I sometimes think the greatest disservice of many which has been done to women is the writing, recording and endlessly repeating of romantic songs. The Top 40 no longer exists as a radio program but the songs it offered bleat off supermarket sound systems and repeat in my head when it’s vacant, which seems to me a good deal of the time.
“Every time we say goodbye” was on my supermarket sound system this morning, and it almost prodded me into making a most unwise phone call. But not quite.
Another song, current here, is Bill and Bonnie Hearne’s “New Mexico Rain,” written decades ago when we did have some rain, although this being the desert, it’s not what the state is known for. It’s one of my favorite Two Steps and its concluding line, “If I ain’t happy here, I ain’t happy nowhere” strikes me as scarily appropriate.
Like many women, it’s taken me most of my life to find “home” and I still have to put quotation marks around it.
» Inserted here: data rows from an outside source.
--- src/rtl/riscv_core_mul_div_arb.sv ---
// Round-robin arbiter that shares one mul/div unit between two requesters.
// It latches the operands, issues a single-cycle start pulse, and holds the result until the owner takes it.
module riscv_core_mul_div_arb #(
  parameter int XLEN        = 64,
  parameter int TIMEOUT_CYC = 256
) (
  input  logic              i_mul_div_arb_clk,
  input  logic              i_mul_div_arb_rst,
  input  logic [1:0]        i_mul_div_arb_req_valid,
  input  logic [2*XLEN-1:0] i_mul_div_arb_req_srcA,
  input  logic [2*XLEN-1:0] i_mul_div_arb_req_srcB,
  input  logic [5:0]        i_mul_div_arb_req_control,
  input  logic [1:0]        i_mul_div_arb_req_isword,
  output logic [1:0]        o_mul_div_arb_req_ready,
  input  logic [1:0]        i_mul_div_arb_flush,
  output logic [1:0]        o_mul_div_arb_rsp_valid,
  output logic [XLEN-1:0]   o_mul_div_arb_rsp_result,
  output logic              o_mul_div_arb_rsp_div_by_zero,
  output logic              o_mul_div_arb_rsp_overflow,
  output logic              o_mul_div_arb_rsp_timeout,
  input  logic [1:0]        i_mul_div_arb_rsp_ready,
  output logic              o_mul_div_arb_mdu_en,
  output logic [XLEN-1:0]   o_mul_div_arb_mdu_srcA,
  output logic [XLEN-1:0]   o_mul_div_arb_mdu_srcB,
  output logic [2:0]        o_mul_div_arb_mdu_control,
  output logic              o_mul_div_arb_mdu_isword,
  input  logic              i_mul_div_arb_mdu_busy,
  input  logic              i_mul_div_arb_mdu_done,
  input  logic [XLEN-1:0]   i_mul_div_arb_mdu_result,
  input  logic              i_mul_div_arb_mdu_div_by_zero,
  input  logic              i_mul_div_arb_mdu_overflow,
  output logic              o_mul_div_arb_busy
);

  localparam logic [2:0] ST_IDLE  = 3'd0;
  localparam logic [2:0] ST_ISSUE = 3'd1;
  localparam logic [2:0] ST_WAIT  = 3'd2;
  localparam logic [2:0] ST_RESP  = 3'd3;
  localparam logic [2:0] ST_DRAIN = 3'd4;

  localparam int             WDW       = (TIMEOUT_CYC > 2) ? $clog2(TIMEOUT_CYC) : 1;
  localparam logic [WDW-1:0] WDOG_LAST = WDW'(TIMEOUT_CYC - 1);

  logic [2:0]      state_q, state_d;
  logic            owner_q, owner_d;
  logic            rr_q, rr_d;
  logic            drop_q, drop_d;
  logic [WDW-1:0]  wdog_q, wdog_d;
  logic [XLEN-1:0] srca_q, srca_d;
  logic [XLEN-1:0] srcb_q, srcb_d;
  logic [2:0]      ctl_q, ctl_d;
  logic            isword_q, isword_d;
  logic [XLEN-1:0] res_q, res_d;
  logic            dbz_q, dbz_d;
  logic            ovf_q, ovf_d;
  logic            tmo_q, tmo_d;

  logic [1:0] elig_s;
  logic       grant_vld_s;
  logic       grant_idx_s;
  logic       own_flush_s;
  logic       own_ready_s;
  logic       drop_eff_s;

  // Arbitration and owner-side decode
  always_comb begin
    elig_s      = i_mul_div_arb_req_valid & ~i_mul_div_arb_flush;
    grant_vld_s = (state_q == ST_IDLE) && !i_mul_div_arb_mdu_busy &&
                  (elig_s != 2'b00) && !i_mul_div_arb_rst;
    if (elig_s == 2'b11) begin
      grant_idx_s = rr_q;
    end else begin
      grant_idx_s = elig_s[1];
    end
    own_flush_s = owner_q ? i_mul_div_arb_flush[1] : i_mul_div_arb_flush[0];
    own_ready_s = owner_q ? i_mul_div_arb_rsp_ready[1] : i_mul_div_arb_rsp_ready[0];
    // A flush arriving in the same cycle as done must already suppress the response
    drop_eff_s  = drop_q | own_flush_s;
  end

  // Next-state logic for the sequencing FSM and its datapath registers
  always_comb begin
    state_d  = state_q;
    owner_d  = owner_q;
    rr_d     = rr_q;
    drop_d   = drop_q;
    wdog_d   = wdog_q;
    srca_d   = srca_q;
    srcb_d   = srcb_q;
    ctl_d    = ctl_q;
    isword_d = isword_q;
    res_d    = res_q;
    dbz_d    = dbz_q;
    ovf_d    = ovf_q;
    tmo_d    = tmo_q;
    case (state_q)
      ST_IDLE: begin
        if (grant_vld_s) begin
          owner_d  = grant_idx_s;
          rr_d     = ~grant_idx_s;
          srca_d   = grant_idx_s ? i_mul_div_arb_req_srcA[2*XLEN-1:XLEN] : i_mul_div_arb_req_srcA[XLEN-1:0];
          srcb_d   = grant_idx_s ? i_mul_div_arb_req_srcB[2*XLEN-1:XLEN] : i_mul_div_arb_req_srcB[XLEN-1:0];
          ctl_d    = grant_idx_s ? i_mul_div_arb_req_control[5:3] : i_mul_div_arb_req_control[2:0];
          isword_d = grant_idx_s ? i_mul_div_arb_req_isword[1] : i_mul_div_arb_req_isword[0];
          state_d  = ST_ISSUE;
        end else begin
          state_d  = ST_IDLE;
        end
      end
      ST_ISSUE: begin
        wdog_d  = {WDW{1'b0}};
        tmo_d   = 1'b0;
        drop_d  = drop_eff_s;
        state_d = ST_WAIT;
      end
      ST_WAIT: begin
        drop_d = drop_eff_s;
        if (i_mul_div_arb_mdu_done) begin
          if (drop_eff_s) begin
            drop_d  = 1'b0;
            state_d = ST_IDLE;
          end else begin
            res_d   = i_mul_div_arb_mdu_result;
            dbz_d   = i_mul_div_arb_mdu_div_by_zero;
            ovf_d   = i_mul_div_arb_mdu_overflow;
            tmo_d   = 1'b0;
            state_d = ST_RESP;
          end
        end else if (wdog_q == WDOG_LAST) begin
          res_d   = {XLEN{1'b0}};
          dbz_d   = 1'b0;
          ovf_d   = 1'b0;
          tmo_d   = 1'b1;
          state_d = drop_eff_s ? ST_DRAIN : ST_RESP;
        end else begin
          wdog_d  = wdog_q + WDW'(1);
        end
      end
      ST_DRAIN: begin
        // The unit cannot abort, so wait until it is quiet before re-arbitrating
        if (i_mul_div_arb_mdu_done || !i_mul_div_arb_mdu_busy) begin
          drop_d  = 1'b0;
          state_d = ST_IDLE;
        end else begin
          state_d = ST_DRAIN;
        end
      end
      ST_RESP: begin
        if (own_ready_s || own_flush_s) begin
          drop_d  = 1'b0;
          state_d = ST_IDLE;
        end else begin
          state_d = ST_RESP;
        end
      end
      default: begin
        drop_d  = 1'b0;
        state_d = ST_IDLE;
      end
    endcase
  end

  // State and datapath registers with synchronous reset
  always_ff @(posedge i_mul_div_arb_clk) begin
    if (i_mul_div_arb_rst) begin
      state_q  <= ST_IDLE;
      owner_q  <= 1'b0;
      rr_q     <= 1'b0;
      drop_q   <= 1'b0;
      wdog_q   <= {WDW{1'b0}};
      srca_q   <= {XLEN{1'b0}};
      srcb_q   <= {XLEN{1'b0}};
      ctl_q    <= 3'b000;
      isword_q <= 1'b0;
      res_q    <= {XLEN{1'b0}};
      dbz_q    <= 1'b0;
      ovf_q    <= 1'b0;
      tmo_q    <= 1'b0;
    end else begin
      state_q  <= state_d;
      owner_q  <= owner_d;
      rr_q     <= rr_d;
      drop_q   <= drop_d;
      wdog_q   <= wdog_d;
      srca_q   <= srca_d;
      srcb_q   <= srcb_d;
      ctl_q    <= ctl_d;
      isword_q <= isword_d;
      res_q    <= res_d;
      dbz_q    <= dbz_d;
      ovf_q    <= ovf_d;
      tmo_q    <= tmo_d;
    end
  end

  assign o_mul_div_arb_req_ready       = grant_vld_s ? (grant_idx_s ? 2'b10 : 2'b01) : 2'b00;
  assign o_mul_div_arb_rsp_valid       = (state_q == ST_RESP) ? (owner_q ? 2'b10 : 2'b01) : 2'b00;
  assign o_mul_div_arb_rsp_result      = res_q;
  assign o_mul_div_arb_rsp_div_by_zero = dbz_q;
  assign o_mul_div_arb_rsp_overflow    = ovf_q;
  assign o_mul_div_arb_rsp_timeout     = tmo_q;
  assign o_mul_div_arb_mdu_en          = (state_q == ST_ISSUE);
  assign o_mul_div_arb_mdu_srcA        = srca_q;
  assign o_mul_div_arb_mdu_srcB        = srcb_q;
  assign o_mul_div_arb_mdu_control     = ctl_q;
  assign o_mul_div_arb_mdu_isword      = isword_q;
  assign o_mul_div_arb_busy            = (state_q != ST_IDLE);

endmodule

--- config.mk ---
export PLATFORM = sky130hd
export DESIGN_NAME = riscv_core_mul_div_arb
export DESIGN_NICKNAME = d
export VERILOG_FILES = /design/src/rtl/riscv_core_mul_div_arb.sv
export SDC_FILE = /design/constraint.sdc
export NUM_CORES = 1
export LEC_CHECK = 0
export BUFFER_PORTS_ARGS = -buffer_cell sky130_fd_sc_hd__buf_2
export CELL_PAD_IN_SITES_DETAIL_PLACEMENT = 1
export CELL_PAD_IN_SITES_GLOBAL_PLACEMENT = 1
export CORE_AREA = 2 2 214 216
export CTS_BUF_LIST = sky130_fd_sc_hd__clkbuf_8
export DETAILED_ROUTE_END_ITERATION = 7
export DIE_AREA = 0 0 216 218
export HOLD_SLACK_MARGIN = 0.05
export MAX_ROUTING_LAYER = met4
export PLACE_DENSITY = 0.62
export SLEW_MARGIN = 30
export SYNTH_ARGS = -nofsm -noshare
export SYNTH_HDL_FRONTEND = slang
export SYNTH_SLANG_ARGS = --single-unit
--- constraint.sdc ---
create_clock -name i_mul_div_arb_clk -period 1.95 [get_ports i_mul_div_arb_clk]
set_input_delay 0.39 -clock i_mul_div_arb_clk [delete_from_list [all_inputs] [get_ports i_mul_div_arb_clk]]
set_output_delay 0.39 -clock i_mul_div_arb_clk [all_outputs]
set_load 0.1 [all_outputs]
==> results of run 1 <==
[through the flow]
stage | power, uW | cells | TNS, ps
finish | 12200 | 1963 | -446
global route | 12800 | 1963 | -984
CTS | 12500 | 1962 | -942
detailed placement | 7520 | 1818 | -6740
global placement | 7490 | 1818 | -3240
floorplan | 6620 | 711 | 0
[state kept, by name (all words and copies together) (netlist names), 3 cells and up]
name                       cells
o_mul_div_arb_mdu_srcA        64
o_mul_div_arb_mdu_srcB        64
wdog_q                         8
state_q                        3
o_mul_div_arb_rsp_result      64
o_mul_div_arb_mdu_control      3
[cells by family after synthesis]
| group | count (synthesis) | share of synthesized area, % |
|---|---|---|
| mux | 4 | 0.527 |
| buf+inv | 82 | 5.91 |
| compound gates | 360 | 36.4 |
| flops | 213 | 52.9 |
| simple gates | 47 | 3.71 |
| xor+xnor | 4 | 0.434 |
| fa+ha+maj | 1 | 0.155 |
[Yosys cell counts (all sizes together), types with 2 or more instances]
cell | n | area, um^2
dfxtp | 213 | 4260
a22oi | 132 | 991
o2bb2ai | 132 | 1160
a22o | 66 | 578
buf | 44 | 334
clkbuf | 35 | 131
nor2 | 13 | 48.8
nor2b | 7 | 46.3
o21ai | 7 | 35.0
a21oi | 6 | 30.0
o2111ai | 5 | 43.8
a211oi | 4 | 30.0
nand3b | 4 | 30.0
xor2 | 4 | 35.0
a31oi | 3 | 18.8
and3 | 3 | 18.8
inv | 3 | 11.3
nand2 | 3 | 11.3
nand3 | 3 | 15.0
nor3b | 3 | 32.5
a21boi | 2 | 18.8
and2 | 2 | 12.5
mux2 | 2 | 22.5
mux2i | 2 | 20.0
nand2b | 2 | 12.5
nor3 | 2 | 21.3
o211ai | 2 | 20.0
[worst max path at each step]
stage | from | to | slack [ps] | depth (start not counted)
after global placement | i_mul_div_arb_req_valid[0] | o_mul_div_arb_mdu_srcA[54]$_SDFFE_PP0P_ | -40 | 7
after floorplan | i_mul_div_arb_req_valid[1] | o_mul_div_arb_req_ready[0] | 40 | 6
after global routing | state_q[0]$_SDFFE_PP0P_ | o_mul_div_arb_req_ready[0] | -280 | 4
after CTS | state_q[0]$_SDFFE_PP0P_ | o_mul_div_arb_req_ready[0] | -260 | 4
after detailed placement | i_mul_div_arb_req_valid[0] | o_mul_div_arb_mdu_srcA[9]$_SDFFE_PP0P_ | -90 | 7
final | state_q[0]$_SDFFE_PP0P_ | o_mul_div_arb_req_ready[0] | -170 | 4
[where the power goes]
part           total (uW)  leakage (uW)  switching [uW]  internal (uW)
Sequential           4650       0.00173             107           4540
Combinational        2890       0.00389            2090            807
Clock                4710      0.000463            1960           2750
[layer usage]
layer	part of all wire, %	vias to the layer above	wire [um]
met3	6.9	59	2620
met2	50	406	19100
met1	39	4155	15000
met5	0	-	0
met4	3.1	0	1180
li1	-	4098	-
[what timing repair did]
item	in CTS	in global routing
pin swaps	5	2
setup buffers	9	2
hold buffers	68	0
endpoints found under the setup margin	6	6
resized for setup	16	1
endpoints found under the hold margin	67	0
[layout by cell type, fill, tap and decap left out, drive strengths merged, types with 3 or more instances in the layout]
| cell | n |
|---|---|
| dlygate4sd3 | 68 |
| o2111ai | 5 |
| a21oi | 6 |
| a22oi | 132 |
| clkinvlp | 4 |
| dfxtp | 213 |
| a22o | 66 |
| nor2 | 13 |
| and3 | 3 |
| xor2 | 4 |
| nor2b | 7 |
| a211oi | 4 |
| nand3b | 4 |
| nand3 | 3 |
| bufinv | 4 |
| o21ai | 7 |
| nor3b | 3 |
| clkbuf | 48 |
| buf | 596 |
| inv | 12 |
| o2bb2ai | 132 |
| nand2 | 3 |
| a31oi | 3 |
[worst min-delay path: stages]
cell and delay [ps]:
sky130_fd_sc_hd__buf_2 70, sky130_fd_sc_hd__a22oi_1 50, sky130_fd_sc_hd__o2bb2ai_1 120
[final cells by class]
| type | count | area, um^2 | share of cell area (%) |
|---|---|---|---|
| Sequential cell | 213 | 4280 | 31.9 |
| Timing Repair Buffer | 664 | 4100 | 30.5 |
| Multi-Input combinational cell | 416 | 3420 | 25.5 |
| Tap cell | 600 | 751 | 5.60 |
| Clock buffer | 48 | 661 | 4.93 |
| Clock inverter | 19 | 190 | 1.42 |
| Inverter | 3 | 15.0 | 0.112 |
==> results.md, run 1 <==
* HPWL after DPL at 27700 um
* Internal reg-to-reg setup slack at 140 ps
* Transition at the pin with the smallest max-transition slack at about 600 ps
* Initial core utilization at between 10% and 20%
* Number of synthesized flops with an enable pin at 0
* Global routing usage on met1 at 16.8%
* Die Width at 216 um
* CP max FO at 6
* Kind of start point of the critical path: register
* Total Nets Final at 1679
* # Max-Cap Violations at 0
* Clock network latency to the later pin of the worst-skew pair at 570 ps
* Synth warn at 0
* Worst Hold Path EP: o_mul_div_arb_mdu_srcA[14]$_SDFFE_PP0P_
* Buffers on Ports at 544
* Reg-to-Reg End: o_mul_div_arb_mdu_srcA[11]$_SDFFE_PP0P_
* Antenna violation net count after detailed routing at 0
* Fraction of registers with async set/reset at 0%
* Placed Area at 0.0118 mm^2
* Gr usage total at between 10% and 20%
* Sum of buffers and inverters on the critical path at 1
* PD cells at 913 mW/mm^2
* Die Y at 218 um
* FMAX at ~470 MHz
* DRC violation count after routing at 0
* Core area at 0.0449 mm^2
* Most instantiated flip-flop cell in the synthesis netlist: sky130_fd_sc_hd__dfxtp_1
* Routed length per instance at 19.3 um
* Final wirelength at 37900 um
* Cell breakdown of the critical path: nor3_4 > o211ai_4 > nor2_4 > buf_12
* Count of distinct cell types in the synthesized netlist at between 40 and 50
* Number of clock sinks at 213
* Maximum vdd drop at 0.474 mV
* Seq/Total Area, Yosys at 52.9%
* Number of detailed-route iterations in the first pass at 4
* Maximum number of pins on one net before global-route repair at 75
* Total CTS buffers at 40
* Via count of the routed design at roughly 8700
* Max Buffers Root-to-Sink at 3
* Max-Slew Margin vs Limit at 60.2%
* Number of global-route vias before repair at roughly 9000
* Setup WS pre-CTS at -86.7 ps
* Final min period at 2120 ps
* Clock tree from TritonCTS: built
* Routability-driven placement congestion ratio at approximately 0.88
* Worst hold-check path type: in2reg
* Static leakage at 0.00609 uW
* Top Usage Layer GRT: met2
* Die footprint at 0.0471 mm^2
* Share of layout cells above drive strength 1 at 50.0%
* Met3 usage at 4.04%
* Setup WS post-layout at -172 ps
* Count of inserted antenna diode cells at 0
* Number of antenna violations at the first check in global routing at 0
* Fin Hold WS at 118 ps
* First-iteration detailed-routing DRC count at 435
* Hold Path Origin: i_mul_div_arb_req_srcA[14]
* Clock transition at path regs at 60 ps
* R2r worst-path depth at 7
* Number of H-tree levels at 2
* Data arrival at the endpoint of the critical path at 1730 ps
* Area Growth Syn to Fin at 66.3%
* RSZ-0062 raised after global routing: true
* Hold path depth at 3
* Cell area after layout at 0.0134 mm^2
* Violated checks: negative setup slack
* Synthesized instance count at 711
* Register bit count reported by yosys at 213
* Type of element capturing the critical path: primary output
* Pins over their slew limit at 0
* Num ports at 545
* Synthesized area per cell at 11.3 um^2
* Floorplan row count at between 70 and 80
* Final hold violations at 0
* Layout Skew at 32.5 ps
* Data required time at the worst endpoint at 1560 ps
* Net Count, Synth at 1052
* Total gr overflow at 0
* Wire length of the first global-routing pass at ~55000 um
* Combined area of all synthesized cells at 0.00807 mm^2
* R2r startpoint: state_q[0]$_SDFFE_PP0P_
* Number of fillers in the final layout at 5215
* Fin util at 29.9%
* Outcome: finished with violations
* Startpoint-to-endpoint class of the critical path: reg2out
* Buffer cell driving the clock tree root: sky130_fd_sc_hd__clkbuf_8
* Kind of cell adding the most delay to the critical path: simple AND/OR/NAND/NOR gates
* Met2 demand-to-capacity share in global routing at 27.6%
* Maximum cell stage delay along the critical path at 360 ps
* Crit share post-route at 109%
* Avg Vias per Cell at 4.44
* Critical Path Slowest Stage Cell: sky130_fd_sc_hd__dfxtp_4
* Final Setup Violations at 4
Power figures use the tool's default switching activity.
==> run 2: changes to the inputs <==
==> constraint.sdc (replaced) <==
create_clock -name i_mul_div_arb_clk -period 1.95 [get_ports i_mul_div_arb_clk]
set_input_delay 0.0975 -clock i_mul_div_arb_clk [delete_from_list [all_inputs] [get_ports i_mul_div_arb_clk]]
set_output_delay 0.0975 -clock i_mul_div_arb_clk [all_outputs]
set_load 0.1 [all_outputs]
==> run 2 against run 1 <==
The run now ends clean. Combinational power rose by 19%. First-iteration DRC count rose by 33%. Power rose by 1.6%. Clock power fell by 7.6%. Via count rose by 19%. Non-clock buffer count rose by 265. Sequential share of layout area fell by 5.2 points. Hold slack got worse by 19 ps. Final cell count rose by 14%. Maximum frequency rose by 11%. Wire length rose by 25%. Critical endpoint is now o_mul_div_arb_mdu_srcB[55]$_SDFFE_PP0P_.
==> results.md, run 2 (synthesized netlist as in run 1, its figures left out) <==
* Outcome: complete, no violations
* Gr usage total at 19.7% (+4.2 points)
* Core area at 0.0449 mm^2 (unchanged)
* Area Growth Syn to Fin at 98.3%
* Max-Slew Margin vs Limit at 46.6% (-14 points)
* Fraction of power consumed by combinational cells at 27.6% (+4.0 points)
* Routed length per instance at 21.2 um (+9.8%)
* Buffers on Ports at 544 (unchanged)
* Final Setup Violations at 0 (-4)
* Count of non-filler cells in the finished layout at 2232 (+14%)
* Number of global-route vias before repair at 11629 (+29%)
* Data required time at the worst endpoint at 2400 ps (+840 ps)
* Clock power share at 34.9% (-3.5 points)
* Max Buffers Root-to-Sink at 3 (unchanged)
* # Max-Cap Violations at 0 (unchanged)
* Total CTS buffers at 40 (unchanged)
* Antenna violation net count after detailed routing at 0 (unchanged)
* Kind of start point of the critical path: register
* Maximum number of pins on one net before global-route repair at 67 (-11%)
* Sequential share of power at 37.4% (-0.6 points)
* Type of element capturing the critical path: register
* Pins over their slew limit at 0 (unchanged)
* Setup WS post-layout at 46.0 ps (+218 ps)
* Total gr overflow at 0 (unchanged)
* Worst hold-check path type: in2reg
* DRC violation count after routing at 0 (unchanged)
* Static leakage at 0.00717 uW (+18%)
* Num ports at 545 (unchanged)
* Internal power at 8110 uW (+0.14%)
* Setup WS pre-CTS at 56.4 ps (+143 ps)
* Hold path depth at 4 (+1)
* R2r worst-path depth at 8 (+1)
* Overall power of the completed layout at 12400 uW (+1.6%)
* Initial core utilization at 18.0% (unchanged)
* Fin Hold WS at 99.2 ps (-19.2 ps)
* RSZ-0062 raised after global routing: true
* Internal reg-to-reg setup slack at 50 ps (-90 ps)
* Switching power share of the total at 34.8% (+0.94 points)
* R2r startpoint: rr_q$_SDFFE_PP0P_
* Transition at the pin with the smallest max-transition slack at 800 ps (+199 ps)
* Die footprint at 0.0471 mm^2 (unchanged)
* Fin util at 35.6% (+5.8 points)
* Reg-to-Reg End: o_mul_div_arb_mdu_srcB[55]$_SDFFE_PP0P_
* Maximum vdd drop at 0.453 mV (-4.4%)
* HPWL after DPL at 26600 um (-4.0%)
* Number of H-tree levels at 2 (unchanged)
* Data arrival at the endpoint of the critical path at 2350 ps (+620 ps)
* Multi-input gate area at 0.00343 mm^2 (+0.22%)
* PD cells at 777 mW/mm^2 (-15%)
* Share of layout cells above drive strength 1 at 41.3% (-8.8 points)
* Buffer cell driving the clock tree root: sky130_fd_sc_hd__clkbuf_8
* Final min period at 1900 ps (-218 ps)
* FMAX at 525 MHz (+11%)
* Total area of sequential cells at 0.00427 mm^2 (-0.20%)
* Crit share post-route at 97.6% (-11 points)
* Die Width at 216 um (unchanged)
* Net Sw Power at 4330 uW (+4.4%)
* Die Y at 218 um (unchanged)
* First-iteration detailed-routing DRC count at 579 (+33%)
* Number of clock sinks at 213 (unchanged)
* Leading cell type in the layout, fill and taps excluded: sky130_fd_sc_hd__buf_2
* Final wirelength at 47300 um (+25%)
* Floorplan row count at 78 (unchanged)
* Startpoint-to-endpoint class of the critical path: reg2reg
* Number of detailed-route iterations in the first pass at 6 (+2)
* Clock network latency to the later pin of the worst-skew pair at 580 ps (about the same)
* Layout Skew at 28.7 ps (-3.81 ps)
* Leading cell types in the layout, fill and taps excluded: sky130_fd_sc_hd__buf_2, sky130_fd_sc_hd__dlygate4sd3_1, sky130_fd_sc_hd__dfxtp_1
* Avg Vias per Cell at 4.64 (+4.4%)
* Hold Path Origin: i_mul_div_arb_rst
* Clock tree from TritonCTS: built
* Total placed cells including tap cells at 1810 (-0.44%)
* Routability-driven placement congestion ratio at 0.875 (-0.94%)
* Clock transition at path regs at 70 ps (about the same)
* Via count of the routed design at 10353 (+19%)
* Total Nets Final at 1945 (+16%)
* Number of fillers in the final layout at 5138 (-1.5%)
* Number of antenna violations at the first check in global routing at 4 (+4)
* CP max FO at 10 (+4)
* Worst Hold Path EP: o_mul_div_arb_mdu_srcB[56]$_SDFFE_PP0P_
* Final hold violations at 0 (unchanged)
* Wire length of the first global-routing pass at 69700 um (+27%)
[run 2: cell count changes in the layout (fill, tap and decap cells not counted), moves of 3 or more]
| cell | previous run | this run |
|---|---|---|
| sky130_fd_sc_hd__inv_1 | 11 | 14 |
| sky130_fd_sc_hd__dlygate4sd3_1 | 68 | 338 |
| sky130_fd_sc_hd__dfxtp_4 | 3 | 0 |
| sky130_fd_sc_hd__buf_4 | 35 | 30 |
| sky130_fd_sc_hd__buf_12 | 23 | 16 |
| sky130_fd_sc_hd__buf_6 | 0 | 3 |
| sky130_fd_sc_hd__diode_2 | 0 | 4 |
[run 2: metrics by stage]
step,instance area [um^2],setup TNS (ps)
6_report,16000,0
3_3_place_gp,11600,0
5_1_grt,16000,-200
3_5_place_dp,11600,0
4_1_cts,16000,-22.6
2_1_floorplan,8080,0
The homeless here and everywhere are for me symbolic of our homelessness as women, although we may have an adequate physical structure to live in. But an emotional home?
“Looking for love in all the wrong places…”
Well, maybe. But don’t those individuals who disappoint us bear some responsibility for their inadequacy?
I would even dare to say, A Lot of Responsibility.
For who grows up in this tough world without realizing, long before middle age, that we humans are all responsible for each other, not just in a crisis (most are up to that, at least briefly) but during the daily grind.
It seems likely that certain soothing phrases have entered our vocabulary and will stay forever: “I’m here for you…” “I feel your pain…”.
But are you really and do you really?
And what in the world do those two phrases mean?
These are rainy day slogans that pass along with the clouds.
It’s easy as a woman to grow cynical, even hard—but that doesn’t provide much of an answer. There’s a cheeriness in crowds, such at the Farmers’ Market here, which doesn’t boil down to much on an individual level.
Jane Choate says
Absolutely. Absolutely. Absolutely. You hit the nail, succinctly, on the head with every sad point.
Jane Choate says
I listened to Bill and Bonnie Hearne’s song after I left a comment on this post. Word of that song and of them is a gift. Thanks.